Current Account Deficits:The Australian Debate
Rochelle Belkar, Lynne Cockerell and Christopher Kent

This paper documents the clear change of view, which has taken place in Australia over the past three decades or so, concerning the relevance of the current account deficit for policy. Historical experience under a fixed exchange rate regime suggested that large persistent deficits were unsustainable and could leave the economy vulnerable to sudden reversals in sentiment. These concerns persisted after the floating of the Australian dollar and financial deregulation, and it was thought that all arms of policy should help to rein in the then much larger current account deficits. However, these policies were shown to be ineffective and, by the early 1990s, the argument that current account deficits represent the optimal outcomes of decisions made by ‘consenting adults’ gained wide support. This paper presents some empirical evidence consistent with optimal smoothing in the face of temporary shocks; the persistence of the deficit is attributed to a modest degree of impatience relative to the rest of the world. Although it is now widely accepted that policy should not seek to influence the current account balance, the issue of external vulnerability remains of interest. Here, country-specific considerations are important, and it is argued that the factors that have made Australia relatively resilient to external shocks are also those that helped to attract foreign capital in the first place.
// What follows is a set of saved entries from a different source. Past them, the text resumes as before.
$ cat src/rtl/id_hz_cnt.sv
// Single up/down occupancy counter with synchronous clear and a zero flag.
module id_hz_cnt #(
  parameter int unsigned W = 3
) (
  input  logic         clk,
  input  logic         rst_n,
  input  logic         i_inc,
  input  logic         i_dec,
  input  logic         i_clr,
  output logic [W-1:0] o_cnt,
  output logic         o_zero_c
);

  logic [W-1:0] r_cnt;

  // Simultaneous inc and dec cancel; clear wins over both.
  always_ff @(posedge clk or negedge rst_n) begin
    if (!rst_n) begin
      r_cnt <= '0;
    end else if (i_clr) begin
      r_cnt <= '0;
    end else if (i_inc & ~i_dec) begin
      r_cnt <= r_cnt + W'(1);
    end else if (i_dec & ~i_inc) begin
      r_cnt <= r_cnt - W'(1);
    end
  end

  assign o_cnt    = r_cnt;
  assign o_zero_c = (r_cnt == '0);

endmodule

$ cat src/rtl/id_hazard_ctrl.sv
// Issue-stage scoreboard: tracks pending register writes, stalls RAW hazards and
// throttles issue at the in-flight budget. Define ID_HAZARD_FWD_EN for same-cycle writeback bypass.
module id_hazard_ctrl
  import id_hazard_ctrl_pkg::*;
#(
  parameter int unsigned MAX_INFLIGHT = HZ_MAX_INFLIGHT,
  parameter int unsigned CNT_W        = HZ_CNT_W
) (
  input  logic               clk,
  input  logic               rst_n,
  input  logic               flush_i,
  input  logic               issue_valid_i,
  input  logic               reg1_re_i,
  input  logic [RADDR_W-1:0] reg1_raddr_i,
  input  logic               reg2_re_i,
  input  logic [RADDR_W-1:0] reg2_raddr_i,
  input  logic               reg_we_i,
  input  logic [RADDR_W-1:0] reg_waddr_i,
  input  logic               wb_valid_i,
  input  logic [RADDR_W-1:0] wb_waddr_i,
  output logic               stall_o,
  output logic               issue_o,
  output logic [CNT_W-1:0]   inflight_o,
  output logic               err_o
);

  src_req_t         w_src1;
  src_req_t         w_src2;
  logic [CNT_W-1:0] w_pend [NUM_REGS];
  logic             w_zero [NUM_REGS];
  logic [CNT_W-1:0] w_tot;
  logic             w_tot_zero;
  logic             w_wb;
  logic             w_full;
  logic             w_byp1;
  logic             w_byp2;
  logic             w_hz1;
  logic             w_hz2;
  logic             w_stall_c;
  logic             w_issue_c;
  logic             w_alloc;
  logic             w_ret;
  logic             w_undf;
  logic             w_dec_ok;
  logic             r_err;

  assign w_src1 = '{re: reg1_re_i, addr: reg1_raddr_i};
  assign w_src2 = '{re: reg2_re_i, addr: reg2_raddr_i};

  // x0 has no counter; it always reads as idle.
  assign w_pend[0] = '0;
  assign w_zero[0] = 1'b1;

`ifdef ID_HAZARD_FWD_EN
  // Last outstanding write retiring this cycle can feed the consumer from the bypass path.
  assign w_byp1 = wb_valid_i & (wb_waddr_i == w_src1.addr) & (w_pend[w_src1.addr] == CNT_W'(1));
  assign w_byp2 = wb_valid_i & (wb_waddr_i == w_src2.addr) & (w_pend[w_src2.addr] == CNT_W'(1));
`else
  assign w_byp1 = 1'b0;
  assign w_byp2 = 1'b0;
`endif

  assign w_hz1 = src_tracked(w_src1) & (w_pend[w_src1.addr] != '0) & ~w_byp1;
  assign w_hz2 = src_tracked(w_src2) & (w_pend[w_src2.addr] != '0) & ~w_byp2;

  assign w_wb   = reg_we_i & (reg_waddr_i != ZERO_REG);
  assign w_full = (w_tot == CNT_W'(MAX_INFLIGHT)) & w_wb;

  assign w_stall_c = issue_valid_i & ~flush_i & (w_hz1 | w_hz2 | w_full);
  assign w_issue_c = issue_valid_i & ~flush_i & ~w_stall_c;
  assign w_alloc   = w_issue_c & w_wb;

  assign stall_o = w_stall_c ? STALL_EN : STALL_DIS;
  assign issue_o = w_issue_c;

  // Retire checks registered occupancy; a retire with nothing pending is a protocol error.
  assign w_ret    = wb_valid_i & ~flush_i & (wb_waddr_i != ZERO_REG);
  assign w_undf   = w_ret & (w_zero[wb_waddr_i] | w_tot_zero);
  assign w_dec_ok = w_ret & ~w_undf;

  for (genvar g = 1; g < NUM_REGS; g++) begin : g_pend
    logic w_inc;
    logic w_dec;

    assign w_inc = w_alloc  & (reg_waddr_i == RADDR_W'(g));
    assign w_dec = w_dec_ok & (wb_waddr_i  == RADDR_W'(g));

    id_hz_cnt #(
      .W (CNT_W)
    ) u_cnt (
      .clk      (clk),
      .rst_n    (rst_n),
      .i_inc    (w_inc),
      .i_dec    (w_dec),
      .i_clr    (flush_i),
      .o_cnt    (w_pend[g]),
      .o_zero_c (w_zero[g])
    );
  end

  id_hz_cnt #(
    .W (CNT_W)
  ) u_tot (
    .clk      (clk),
    .rst_n    (rst_n),
    .i_inc    (w_alloc),
    .i_dec    (w_dec_ok),
    .i_clr    (flush_i),
    .o_cnt    (w_tot),
    .o_zero_c (w_tot_zero)
  );

  always_ff @(posedge clk or negedge rst_n) begin
    if (!rst_n) begin
      r_err <= 1'b0;
    end else if (flush_i) begin
      r_err <= 1'b0;
    end else if (w_undf) begin
      r_err <= 1'b1;
    end
  end

  assign inflight_o = w_tot;
  assign err_o      = r_err;

endmodule

$ cat config.mk
export PLATFORM = sky130hd
export DESIGN_NAME = id_hazard_ctrl
export DESIGN_NICKNAME = d
export VERILOG_FILES = /design/src/rtl/id_hazard_ctrl_pkg.sv /design/src/rtl/id_hz_cnt.sv /design/src/rtl/id_hazard_ctrl.sv
export SDC_FILE = /design/constraint.sdc
export NUM_CORES = 1
export LEC_CHECK = 0
export CORE_MARGIN = 2
export CORE_UTILIZATION = 25
export CTS_CLUSTER_DIAMETER = 120
export DETAILED_ROUTE_END_ITERATION = 12
export DONT_BUFFER_PORTS = 1
export SLEW_MARGIN = 10
export SYNTH_ARGS = -nofsm -noshare
export SYNTH_HDL_FRONTEND = slang
export SYNTH_SLANG_ARGS = --single-unit
$ cat constraint.sdc
create_clock -name clk -period 5.3 [get_ports clk]
set_clock_uncertainty 0.2 [all_clocks]
set_input_delay 0.53 -clock clk [delete_from_list [all_inputs] [get_ports clk]]
set_output_delay 0.53 -clock clk [all_outputs]
set_load 0.005 [all_outputs]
It's an old paper, but still relevant. I'll note in passing here two things:

  1. The underlying argument is similar to my own – whether the current account is in surplus or deficit (and the extent of that imbalance) is primarily driven by factors in the domestic economy, not the external sector or the exchange rate;
  2. Australia now has almost no FX reserves to speak of, despite being heavily exposed to trade and commodity prices, and a foreign presence in their bond market that exceeds ours. IIRC, they barely have one month cover of retained imports.

The implication is that all adjustments take place in prices instead of levels i.e. the AUD exchange rate adjusts, not their level of reserves. Despite this difference, the MYRAUD cross rate is one of the most stable I’ve ever seen outside of a pegged exchange rate. Or to put it more bluntly – despite not having accumulated “insurance” (FX reserves) against capital outflows, and thus deliberately exposing the exchange rate to greater volatility, the AUD does not appear to be any more volatile than the MYR is. There was an exception to this, running roughly from October 2008-May 2009, coinciding with the collapse of Lehman Brothers and running to the beginnings of the global recovery. But this was more the exception that proved the rule.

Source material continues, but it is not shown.